Benedetto XVI, del Concilio, non cita neanche la “Gaudium et spes”, che pure aveva nel titolo la parola “speranza”, ma spazza via proprio l’equivoco disastrosamente introdotto nel mondo cattolico da questa che fu la principale costituzione conciliare, “La Chiesa nel mondo contemporaneo”. Il Papa invita infatti, al n. 22, a “un’autocritica del cristianesimo moderno”. Specialmente sul concetto di “progresso”. Per dirla con Charles Péguy, “il cristianesimo non è la religione del progresso, ma della salvezza”. Non che il “progresso” sia cosa negativa, tutt’altro e moltissimo esso deve al cristianesimo come dimostrano anche libri recenti (penso a quelli di Rodney Stark, “La vittoria della Ragione” e di Thomas Woods, “Come la Chiesa Cattolica ha costruito la civiltà occidentale”).
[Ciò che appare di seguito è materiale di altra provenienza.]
### src/core/tasl_pkg.sv
// package: register map, trip codes and carriers for the trip alarm status logger
// Overview of operation
// - active trip mask tracks live trip inputs every cycle
// - simultaneous trips show as sum of their one-hot codes
// - run request rising with no trip present clears the active mask
// - first-trip capture holds first or only alarm code, later ignored
// - run request rising clears first-trip capture to zero
// - log keeps ten newest alarm events, newest in entry one
// - every trip-status value is sixteen bits wide
// - low byte bits: overspeed through encoder failure
// - high byte bits: field loss through current transformer loss
// - miscellaneous trips give extended F-prefixed code in most recent alarm
// - extended codes include nonzero second digit and FF-prefixed values
// - most recent alarm shows last alarm, cleared by keypad down key
// - after power restore most recent alarm reads all-clear
// - status registers record trip in same cycle as alarm indication
// - trip stays latched until reset, reset only once cause is gone
package tasl_pkg;
   localparam int           TRIP_W        = 16;
   localparam int           LOG_DEPTH     = 10;
   localparam logic [15:0]  CODE_CLEAR    = 16'h0000;
   localparam logic [3:0]   MISC_BIT      = 4'hE;
   localparam logic [3:0]   EXT_PREFIX    = 4'hF;
   // byte offsets
   localparam logic [7:0]   OFS_ACTIVE    = 8'h00;
   localparam logic [7:0]   OFS_FIRST     = 8'h04;
   localparam logic [7:0]   OFS_RECENT    = 8'h08;
   localparam logic [7:0]   OFS_IRQ_STAT  = 8'h0C;
   localparam logic [7:0]   OFS_IRQ_MASK  = 8'h10;
   localparam logic [7:0]   OFS_CTRL      = 8'h14;
   localparam logic [7:0]   OFS_LOG0      = 8'h40;
   localparam logic [7:0]   OFS_LOG_LAST  = 8'h64;
   localparam logic [2:0]   IRQ_W         = 3'h3;
   localparam logic [2:0]   IRQ_MASK_RST  = 3'h0;
   localparam logic [1:0]   RESP_OKAY     = 2'h0;
   localparam logic [1:0]   RESP_SLVERR   = 2'h2;
   typedef struct packed {
      logic        valid;
      logic [15:0] code;
   } tasl_event_s;
   typedef enum logic [1:0] {
      TASL_IDLE = 2'b00,
      TASL_TRIPPED = 2'b01
   } tasl_state_e;
endpackage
Il problema è l’ “ideologia del progresso”, la sua trasformazione in utopia.

Il guaio grave della “Gaudium et spes” e del Concilio fu quello di mutare la virtù teologale della “speranza” nella nozione mondanizzata di ”ottimismo”. Due cose radicalmente antitetiche, perché, come scriveva Ratzinger, da cardinale, nel libro “Guardare Cristo”: “lo scopo dell’ottimismo è l’utopia”, mentre la speranza è “un dono che ci è già stato dato e che attendiamo da colui che solo può davvero regalare: da quel Dio che ha già costruito la sua tenda nella storia con Gesù”.
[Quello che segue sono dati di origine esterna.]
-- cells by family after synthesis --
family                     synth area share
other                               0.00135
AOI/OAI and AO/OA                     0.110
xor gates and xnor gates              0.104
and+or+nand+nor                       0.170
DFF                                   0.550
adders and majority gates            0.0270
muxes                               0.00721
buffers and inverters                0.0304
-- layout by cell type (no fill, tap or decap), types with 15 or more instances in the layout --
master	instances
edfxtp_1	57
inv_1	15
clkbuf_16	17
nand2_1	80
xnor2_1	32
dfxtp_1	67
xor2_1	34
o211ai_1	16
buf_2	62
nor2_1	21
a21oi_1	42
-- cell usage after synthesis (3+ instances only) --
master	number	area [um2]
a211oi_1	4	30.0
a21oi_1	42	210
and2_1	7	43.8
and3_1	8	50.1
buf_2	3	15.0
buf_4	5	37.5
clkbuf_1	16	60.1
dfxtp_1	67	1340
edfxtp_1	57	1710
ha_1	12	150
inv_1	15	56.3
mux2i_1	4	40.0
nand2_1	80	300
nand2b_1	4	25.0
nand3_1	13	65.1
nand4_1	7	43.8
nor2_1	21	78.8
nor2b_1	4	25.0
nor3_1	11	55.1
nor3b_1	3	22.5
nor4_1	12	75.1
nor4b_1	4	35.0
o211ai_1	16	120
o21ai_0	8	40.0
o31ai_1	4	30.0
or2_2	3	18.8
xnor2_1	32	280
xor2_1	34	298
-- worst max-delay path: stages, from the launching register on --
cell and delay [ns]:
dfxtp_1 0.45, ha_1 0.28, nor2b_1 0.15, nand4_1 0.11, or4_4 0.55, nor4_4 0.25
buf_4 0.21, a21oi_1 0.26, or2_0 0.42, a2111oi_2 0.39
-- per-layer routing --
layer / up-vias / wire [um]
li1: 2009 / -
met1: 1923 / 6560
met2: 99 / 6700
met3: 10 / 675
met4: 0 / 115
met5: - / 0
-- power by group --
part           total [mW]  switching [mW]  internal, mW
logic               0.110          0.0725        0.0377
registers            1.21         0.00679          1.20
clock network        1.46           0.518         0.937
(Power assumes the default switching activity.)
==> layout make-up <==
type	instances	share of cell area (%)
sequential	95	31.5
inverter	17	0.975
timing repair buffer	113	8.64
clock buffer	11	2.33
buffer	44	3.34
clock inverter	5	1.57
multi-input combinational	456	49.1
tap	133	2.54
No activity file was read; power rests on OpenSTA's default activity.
<file path="src/shared/rtcsi_pkg.sv">
package rtcsi_pkg;

	// ------------------------------------------------------------------
	// source count and common bit order of every flag register except the 4-bit bad entry mirror
	// ------------------------------------------------------------------
	localparam int RTCSI_NSRC     = 5;
	localparam int RTCSI_B_GRANT  = 0;
	localparam int RTCSI_B_MATCH  = 1;
	localparam int RTCSI_B_ONE_HZ = 2;
	localparam int RTCSI_B_HMS    = 3;
	localparam int RTCSI_B_DMY    = 4;
	localparam int RTCSI_NBAD     = 4;

	// ------------------------------------------------------------------
	// register byte offsets
	// ------------------------------------------------------------------
	localparam logic [7:0] RTCSI_OFF_CTRL  = 8'h00;
	localparam logic [7:0] RTCSI_OFF_FLAGS = 8'h18;
	localparam logic [7:0] RTCSI_OFF_CLR   = 8'h1C;
	localparam logic [7:0] RTCSI_OFF_IEN   = 8'h20;
	localparam logic [7:0] RTCSI_OFF_IDIS  = 8'h24;
	localparam logic [7:0] RTCSI_OFF_IMSK  = 8'h28;
	localparam logic [7:0] RTCSI_OFF_BAD   = 8'h2C;

	// ------------------------------------------------------------------
	// control register fields
	// ------------------------------------------------------------------
	localparam int RTCSI_CR_UPD_TIME_POS = 0;
	localparam int RTCSI_CR_UPD_DATE_POS = 1;
	localparam int RTCSI_CR_HMS_SEL_LSB  = 8;
	localparam int RTCSI_CR_DMY_SEL_LSB  = 16;

	// ------------------------------------------------------------------
	// reset values
	// ------------------------------------------------------------------
	localparam logic [RTCSI_NSRC-1:0] RTCSI_FLAGS_RST = 5'h00;
	localparam logic [RTCSI_NSRC-1:0] RTCSI_IEN_RST   = 5'h00;
	localparam logic [RTCSI_NBAD-1:0] RTCSI_BAD_RST   = 4'h0;
	localparam logic [31:0]           RTCSI_RD_RST    = 32'h0000_0000;

	// ------------------------------------------------------------------
	// event selections
	// ------------------------------------------------------------------
	typedef enum logic [1:0]
	{
		RTCSI_HMS_MINUTE   = 2'b00,
		RTCSI_HMS_HOUR     = 2'b01,
		RTCSI_HMS_MIDNIGHT = 2'b10,
		RTCSI_HMS_NOON     = 2'b11
	} rtcsi_hms_sel_t;

	typedef enum logic [1:0]
	{
		RTCSI_DMY_WEEK  = 2'b00,
		RTCSI_DMY_MONTH = 2'b01,
		RTCSI_DMY_YEAR  = 2'b10,
		RTCSI_DMY_YEAR2 = 2'b11
	} rtcsi_dmy_sel_t;

endpackage : rtcsi_pkg

</file>
<file path="src/hdl/rtcsi_flag_bank.sv">
`timescale 1ns/100ps
module rtcsi_flag_bank
	import rtcsi_pkg::*;
#(
	parameter int N = RTCSI_NSRC
)
(
	input  wire logic         clk_i,
	input  wire logic         rstn_i,
	input  wire logic         ce_i,
	input  wire logic [N-1:0] set_i,
	input  wire logic [N-1:0] clr_i,
	output logic      [N-1:0] flags_o
);

	// ------------------------------------------------------------------
	// parameter check
	// ------------------------------------------------------------------
	generate
		if (N < 1 || N > RTCSI_NSRC)
		begin : g_bad_n
			$error("rtcsi_flag_bank: N out of range");
		end
	endgenerate

	// ------------------------------------------------------------------
	// one sticky cell per source
	// ------------------------------------------------------------------
	genvar gi;
	generate
		for (gi = 0; gi < N; gi++)
		begin : g_cell
			logic flag_r;
			logic flag_nxt;
			// a set in the clearing cycle wins so no event is lost
			assign flag_nxt = set_i[gi] | (flag_r & ~clr_i[gi]);
			always_ff @(posedge clk_i or negedge rstn_i)
			begin
				if (!rstn_i)
					flag_r <= RTCSI_FLAGS_RST[gi];
				else if (ce_i)
					flag_r <= flag_nxt;
			end
			assign flags_o[gi] = flag_r;
		end
	endgenerate

endmodule : rtcsi_flag_bank

</file>
<file path="src/hdl/rtcsi_top.sv">
`timescale 1ns/100ps
module rtcsi_top
	import rtcsi_pkg::*;
#(
	parameter int AW = 8
)
(
	input  wire logic                  clk_i,
	input  wire logic                  rstn_i,
	input  wire logic                  ce_i,
	input  wire logic [AW-1:0]         paddr_i,
	input  wire logic                  psel_i,
	input  wire logic                  penable_i,
	input  wire logic                  pwrite_i,
	input  wire logic [31:0]           pwdata_i,
	output logic      [31:0]           prdata_o,
	output logic                       pready_o,
	output logic                       pslverr_o,
	input  wire logic                  update_grant_i,
	input  wire logic                  alarm_match_i,
	input  wire logic                  one_hz_tick_i,
	input  wire logic                  minute_tick_i,
	input  wire logic                  hour_tick_i,
	input  wire logic                  midnight_tick_i,
	input  wire logic                  noon_tick_i,
	input  wire logic                  week_tick_i,
	input  wire logic                  month_tick_i,
	input  wire logic                  year_tick_i,
	input  wire logic [RTCSI_NBAD-1:0] bad_entry_i,
	output logic                       time_update_req_o,
	output logic                       date_update_req_o,
	output logic                       irq_o
);

	// ------------------------------------------------------------------
	// parameter check
	// ------------------------------------------------------------------
	generate
		if (AW < 8)
		begin : g_bad_aw
			$error("rtcsi_top: AW must be at least 8");
		end
	endgenerate

	// ------------------------------------------------------------------
	// state
	// ------------------------------------------------------------------
	logic [31:0]           prdata_r;
	logic                  pready_r;
	logic                  pslverr_r;
	logic                  irq_r;
	logic                  upd_time_r;
	logic                  upd_date_r;
	rtcsi_hms_sel_t        hms_sel_r;
	rtcsi_dmy_sel_t        dmy_sel_r;
	logic [RTCSI_NSRC-1:0] ien_r;
	logic [RTCSI_NSRC-1:0] ien_nxt;
	logic [RTCSI_NBAD-1:0] bad_r;
	logic [RTCSI_NSRC-1:0] flags_w;

	// ------------------------------------------------------------------
	// address decode
	// ------------------------------------------------------------------
	function automatic logic rtcsi_hit(input logic [AW-1:0] a,
		input logic [7:0] off);
		rtcsi_hit = (a == AW'(off));
	endfunction : rtcsi_hit

	wire hit_ctrl  = rtcsi_hit(paddr_i, RTCSI_OFF_CTRL);
	wire hit_flags = rtcsi_hit(paddr_i, RTCSI_OFF_FLAGS);
	wire hit_clr   = rtcsi_hit(paddr_i, RTCSI_OFF_CLR);
	wire hit_ien   = rtcsi_hit(paddr_i, RTCSI_OFF_IEN);
	wire hit_idis  = rtcsi_hit(paddr_i, RTCSI_OFF_IDIS);
	wire hit_imsk  = rtcsi_hit(paddr_i, RTCSI_OFF_IMSK);
	wire hit_bad   = rtcsi_hit(paddr_i, RTCSI_OFF_BAD);
	wire mapped_w  = hit_ctrl | hit_flags | hit_clr | hit_ien
		| hit_idis | hit_imsk | hit_bad;

	// read data is caught in the setup cycle so prdata is a flop;
	// a flag that rises during the access phase shows on the next read
	wire setup_w  = psel_i & ~penable_i;
	wire access_w = psel_i & penable_i & pready_r;
	wire wr_w     = access_w & pwrite_i;
	wire ctrl_wr  = wr_w & hit_ctrl;
	wire clr_wr   = wr_w & hit_clr;
	wire ien_wr   = wr_w & hit_ien;
	wire idis_wr  = wr_w & hit_idis;
	wire [RTCSI_NSRC-1:0] wsrc_w = pwdata_i[RTCSI_NSRC-1:0];

	// ------------------------------------------------------------------
	// event selection
	// ------------------------------------------------------------------
	wire hms_hit_w =
		(hms_sel_r == RTCSI_HMS_MINUTE)   ? minute_tick_i   :
		(hms_sel_r == RTCSI_HMS_HOUR)     ? hour_tick_i     :
		(hms_sel_r == RTCSI_HMS_MIDNIGHT) ? midnight_tick_i :
		noon_tick_i;
	// both upper codes pick the year change
	wire dmy_hit_w =
		(dmy_sel_r == RTCSI_DMY_WEEK)  ? week_tick_i  :
		(dmy_sel_r == RTCSI_DMY_MONTH) ? month_tick_i :
		year_tick_i;

	logic [RTCSI_NSRC-1:0] ev_set_w;
	assign ev_set_w[RTCSI_B_GRANT]  = update_grant_i;
	assign ev_set_w[RTCSI_B_MATCH]  = alarm_match_i;
	assign ev_set_w[RTCSI_B_ONE_HZ] = one_hz_tick_i;
	assign ev_set_w[RTCSI_B_HMS]    = hms_hit_w;
	assign ev_set_w[RTCSI_B_DMY]    = dmy_hit_w;

	wire [RTCSI_NSRC-1:0] clr_vec_w = clr_wr ? wsrc_w : RTCSI_FLAGS_RST;

	rtcsi_flag_bank #(
		.N       (RTCSI_NSRC)
	) u_flags (
		.clk_i   (clk_i),
		.rstn_i  (rstn_i),
		.ce_i    (ce_i),
		.set_i   (ev_set_w),
		.clr_i   (clr_vec_w),
		.flags_o (flags_w)
	);

	// ------------------------------------------------------------------
	// enable state and read mux
	// ------------------------------------------------------------------
	assign ien_nxt = ien_wr  ? (ien_r | wsrc_w) :
		idis_wr ? (ien_r & ~wsrc_w) :
		ien_r;

	wire [31:0] ctrl_rd_w =
		({31'h0, upd_time_r} << RTCSI_CR_UPD_TIME_POS)
		| ({31'h0, upd_date_r} << RTCSI_CR_UPD_DATE_POS)
		| ({30'h0, hms_sel_r} << RTCSI_CR_HMS_SEL_LSB)
		| ({30'h0, dmy_sel_r} << RTCSI_CR_DMY_SEL_LSB);

	wire [31:0] rd_w =
		hit_ctrl  ? ctrl_rd_w :
		hit_flags ? {27'h0, flags_w} :
		hit_imsk  ? {27'h0, ien_r} :
		hit_bad   ? {28'h0, bad_r} :
		RTCSI_RD_RST;

	// ------------------------------------------------------------------
	// registers
	// ------------------------------------------------------------------
	always_ff @(posedge clk_i or negedge rstn_i)
	begin
		if (!rstn_i)
		begin
			prdata_r  <= RTCSI_RD_RST;
			pready_r  <= 1'b0;
			pslverr_r <= 1'b0;
		end
		else if (ce_i)
		begin
			pready_r <= setup_w;
			if (setup_w)
			begin
				prdata_r  <= pwrite_i ? RTCSI_RD_RST : rd_w;
				pslverr_r <= ~mapped_w;
			end
		end
	end

	always_ff @(posedge clk_i or negedge rstn_i)
	begin
		if (!rstn_i)
		begin
			upd_time_r <= 1'b0;
			upd_date_r <= 1'b0;
			hms_sel_r  <= RTCSI_HMS_MINUTE;
			dmy_sel_r  <= RTCSI_DMY_WEEK;
		end
		else if (ce_i && ctrl_wr)
		begin
			upd_time_r <= pwdata_i[RTCSI_CR_UPD_TIME_POS];
			upd_date_r <= pwdata_i[RTCSI_CR_UPD_DATE_POS];
			hms_sel_r  <= rtcsi_hms_sel_t'(
				pwdata_i[RTCSI_CR_HMS_SEL_LSB +: 2]);
			dmy_sel_r  <= rtcsi_dmy_sel_t'(
				pwdata_i[RTCSI_CR_DMY_SEL_LSB +: 2]);
		end
	end

	always_ff @(posedge clk_i or negedge rstn_i)
	begin
		if (!rstn_i)
		begin
			ien_r <= RTCSI_IEN_RST;
			bad_r <= RTCSI_BAD_RST;
			irq_r <= 1'b0;
		end
		else if (ce_i)
		begin
			ien_r <= ien_nxt;
			bad_r <= bad_entry_i;
			irq_r <= |(flags_w & ien_r);
		end
	end

	assign prdata_o          = prdata_r;
	assign pready_o          = pready_r;
	assign pslverr_o         = pslverr_r;
	assign time_update_req_o = upd_time_r;
	assign date_update_req_o = upd_date_r;
	assign irq_o             = irq_r;
endmodule : rtcsi_top

</file>
<file path="config.mk">
export PLATFORM = sky130hd
export DESIGN_NAME = rtcsi_top
export DESIGN_NICKNAME = d
export VERILOG_FILES = /design/src/shared/rtcsi_pkg.sv /design/src/hdl/rtcsi_flag_bank.sv /design/src/hdl/rtcsi_top.sv
export SDC_FILE = /design/constraint.sdc
export NUM_CORES = 1
export LEC_CHECK = 0
export ABC_AREA = 1
export BUFFER_PORTS_ARGS = -buffer_cell sky130_fd_sc_hd__buf_4
export CAP_MARGIN = 0
export CORE_AREA = 2 2 82 64
export DETAILED_ROUTE_END_ITERATION = 6
export DIE_AREA = 0 0 84 66
export PLACE_DENSITY = 0.75
export SYNTH_ARGS = -nofsm -noshare
export SYNTH_HDL_FRONTEND = slang
export SYNTH_SLANG_ARGS = --single-unit
</file>
<file path="constraint.sdc">
create_clock -name clk_i -period 1.4 [get_ports clk_i]
set_clock_uncertainty 0.15 [all_clocks]
set_input_delay 0.14 -clock clk_i [delete_from_list [all_inputs] [get_ports clk_i]]
set_output_delay 0.14 -clock clk_i [all_outputs]
set_load 0.02 [all_outputs]
</file>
Nella Chiesa del post-Concilio l’ “ottimismo” divenne un obbligo e un nuovo superdogma. Il peggior peccato diventò quello di “pessimismo”. A dare il là fu anche l’ “ingenuo” discorso di apertura del Concilio fatto da Giovanni XXIII, il quale, nel secolo del più grande macello di cristiani della storia, vedeva rosa e se la prendeva con i cosiddetti “profeti di sventura”: “Nelle attuali condizioni della società umana” disse “essi non sono capaci di vedere altro che rovine e guai; vanno dicendo che i nostri tempi, se si confrontano con i secoli passati, risultano del tutto peggiori; e arrivano fino al punto di comportarsi come se non avessero nulla da imparare dalla storia… A Noi sembra di dover risolutamente dissentire da codesti profeti di sventura, che annunziano sempre il peggio, quasi incombesse la fine del mondo”.
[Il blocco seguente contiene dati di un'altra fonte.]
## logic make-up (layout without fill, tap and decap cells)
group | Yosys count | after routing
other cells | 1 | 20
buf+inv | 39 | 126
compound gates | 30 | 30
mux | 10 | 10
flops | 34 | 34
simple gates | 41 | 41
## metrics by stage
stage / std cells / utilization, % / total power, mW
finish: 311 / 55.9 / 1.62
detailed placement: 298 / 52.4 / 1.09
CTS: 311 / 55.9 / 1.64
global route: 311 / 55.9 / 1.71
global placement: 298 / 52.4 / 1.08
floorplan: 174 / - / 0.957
$ cat src/hdl/ipc_pkg.sv
// Contract
// RQ1 - Per input, configuration picks pulse catching on or off and a filter time.
// RQ2 - A caught pulse shows the image bit on for one scan, cleared at scan end.
// RQ3 - Catching triggers on a rising edge of the filtered input.
// RQ4 - Within one scan only the first pulse counts; later ones are dropped.
// RQ5 - The source spaces pulses at least one scan apart.
// RQ6 - Pulses caught in several scans give as many scans of image on.
// RQ7 - A pulse high for several scans still gives only one scan on.
// RQ8 - High and low times must both exceed the configured response time.
// RQ9 - Shortest response is 100 us on standard, 10 us on high-speed inputs.
// RQ10 - Standard and high-speed inputs each offer six selectable response times.
// RQ11 - Pulse catching is available on all sixteen built-in inputs.
// RQ12 - The program uses no direct access or mid-scan refresh on catch inputs.
// RQ13 - The filter accepts a new level only after it holds for the response time.
// RQ14 - A per-input latch holds the pulse until the next image refresh clears it.
package ipc_pkg;
    // ==========================================================
    // Sizes
    localparam int NUM_IN = 16;
    localparam int NUM_STD = 10;
    localparam int CNT_W = 20;
    localparam int CLK_HZ = 10000000;
    // ==========================================================
    // Response times in microseconds
    localparam int STD_US [6] = '{100, 1000, 5000, 10000, 20000, 70000};
    localparam int HS_US [6] = '{10, 100, 200, 400, 600, 1000};
    // ==========================================================
    // Register map
    localparam logic [11:0] ADDR_CATCH_EN = 12'h000;
    localparam logic [11:0] ADDR_SEL_LO = 12'h004;
    localparam logic [11:0] ADDR_SEL_HI = 12'h008;
    localparam logic [11:0] ADDR_IMAGE = 12'h00C;
    localparam logic [11:0] ADDR_FILTERED = 12'h010;
    localparam logic [11:0] ADDR_SCAN = 12'h014;
    localparam logic [11:0] ADDR_IRQ_STAT = 12'h018;
    localparam logic [11:0] ADDR_IRQ_MASK = 12'h01C;
    localparam logic [11:0] ADDR_LATCH = 12'h020;
    localparam logic [15:0] CATCH_EN_RST = 16'h0000;
    localparam logic [31:0] SEL_RST = 32'h00000000;
    localparam logic [15:0] MASK_RST = 16'h0000;
    localparam int SEL_W = 3;
    localparam int SCAN_END_BIT = 0;
    localparam int SCAN_REFRESH_BIT = 1;
    localparam logic [1:0] HTRANS_NONSEQ = 2'h2;
    localparam logic [2:0] HSIZE_WORD = 3'h2;
    // ==========================================================
    // Bus carriers
    typedef struct packed {
        logic sel;
        logic [31:0] addr;
        logic [1:0] trans;
        logic write;
        logic [2:0] size;
        logic ready;
    } ipc_ahb_req_t;
    typedef struct packed {
        logic ready;
        logic resp;
        logic [31:0] rdata;
    } ipc_ahb_rsp_t;
    typedef enum logic [0:0] {
        BUS_IDLE = 1'b0,
        BUS_DATA = 1'b1
    } ipc_bus_state_t;

    // Filter time in cycles for an input and a selection code
    function automatic logic [CNT_W-1:0] ipc_filter_cycles(
        input int idx,
        input logic [SEL_W-1:0] sel
    );
        int us;
        int s;
        s = (sel > 3'h5) ? 5 : int'(sel);
        us = (idx < NUM_STD) ? STD_US[s] : HS_US[s]; // RQ9 RQ10
        return CNT_W'(us * (CLK_HZ / 1000000));
    endfunction
endpackage

$ cat src/hdl/ipc_filter.sv
`timescale 1ns/10ps
module ipc_filter
(
    input wire logic mclk,
    input wire logic arst_n,
    input wire logic raw_in,
    input wire logic [ipc_pkg::CNT_W-1:0] hold_cycles,
    output logic level_r
);
    import ipc_pkg::*;
    logic [CNT_W-1:0] cnt_r;

    // ==========================================================
    // Debounce: change only after a continuous hold
    always_ff @(posedge mclk or negedge arst_n)
    begin
        if (!arst_n)
        begin
            cnt_r <= '0;
            level_r <= 1'b0;
        end
        else if (raw_in == level_r)
        begin
            cnt_r <= '0;
        end
        else if (cnt_r + 1'b1 >= hold_cycles)
        begin
            level_r <= raw_in; // RQ13 RQ8
            cnt_r <= '0;
        end
        else
        begin
            cnt_r <= cnt_r + 1'b1;
        end
    end
endmodule // ipc_filter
Roncalli fu ritenuto, dall’apologertica progressista, depositario di un vero “spirito profetico”, cosa che si negò – per esempio – alla Madonna di Fatima la quale invece, nel 1917, metteva in guardia da orribili sciagure, annunciando la gravità del momento e il pericolo mortale rappresentato dal comunismo in arrivo (dopo tre mesi) in Russia. Si verificò infatti un oceano di orrore e di sangue. Ma 40 anni dopo, nel 1962, allegramente – mentre il Vaticano assicurava Mosca che al Concilio non sarebbe stato condannato esplicitamente il comunismo e mentre si “condannavano” a mille vessazioni santi come padre Pio – Giovanni XXIII annunciò pubblicamente che la Chiesa del Concilio preferiva evitare “condanne” perché anche se “non mancano dottrine fallaci… ormai gli uomini da se stessi sembra siano propensi a condannarli”.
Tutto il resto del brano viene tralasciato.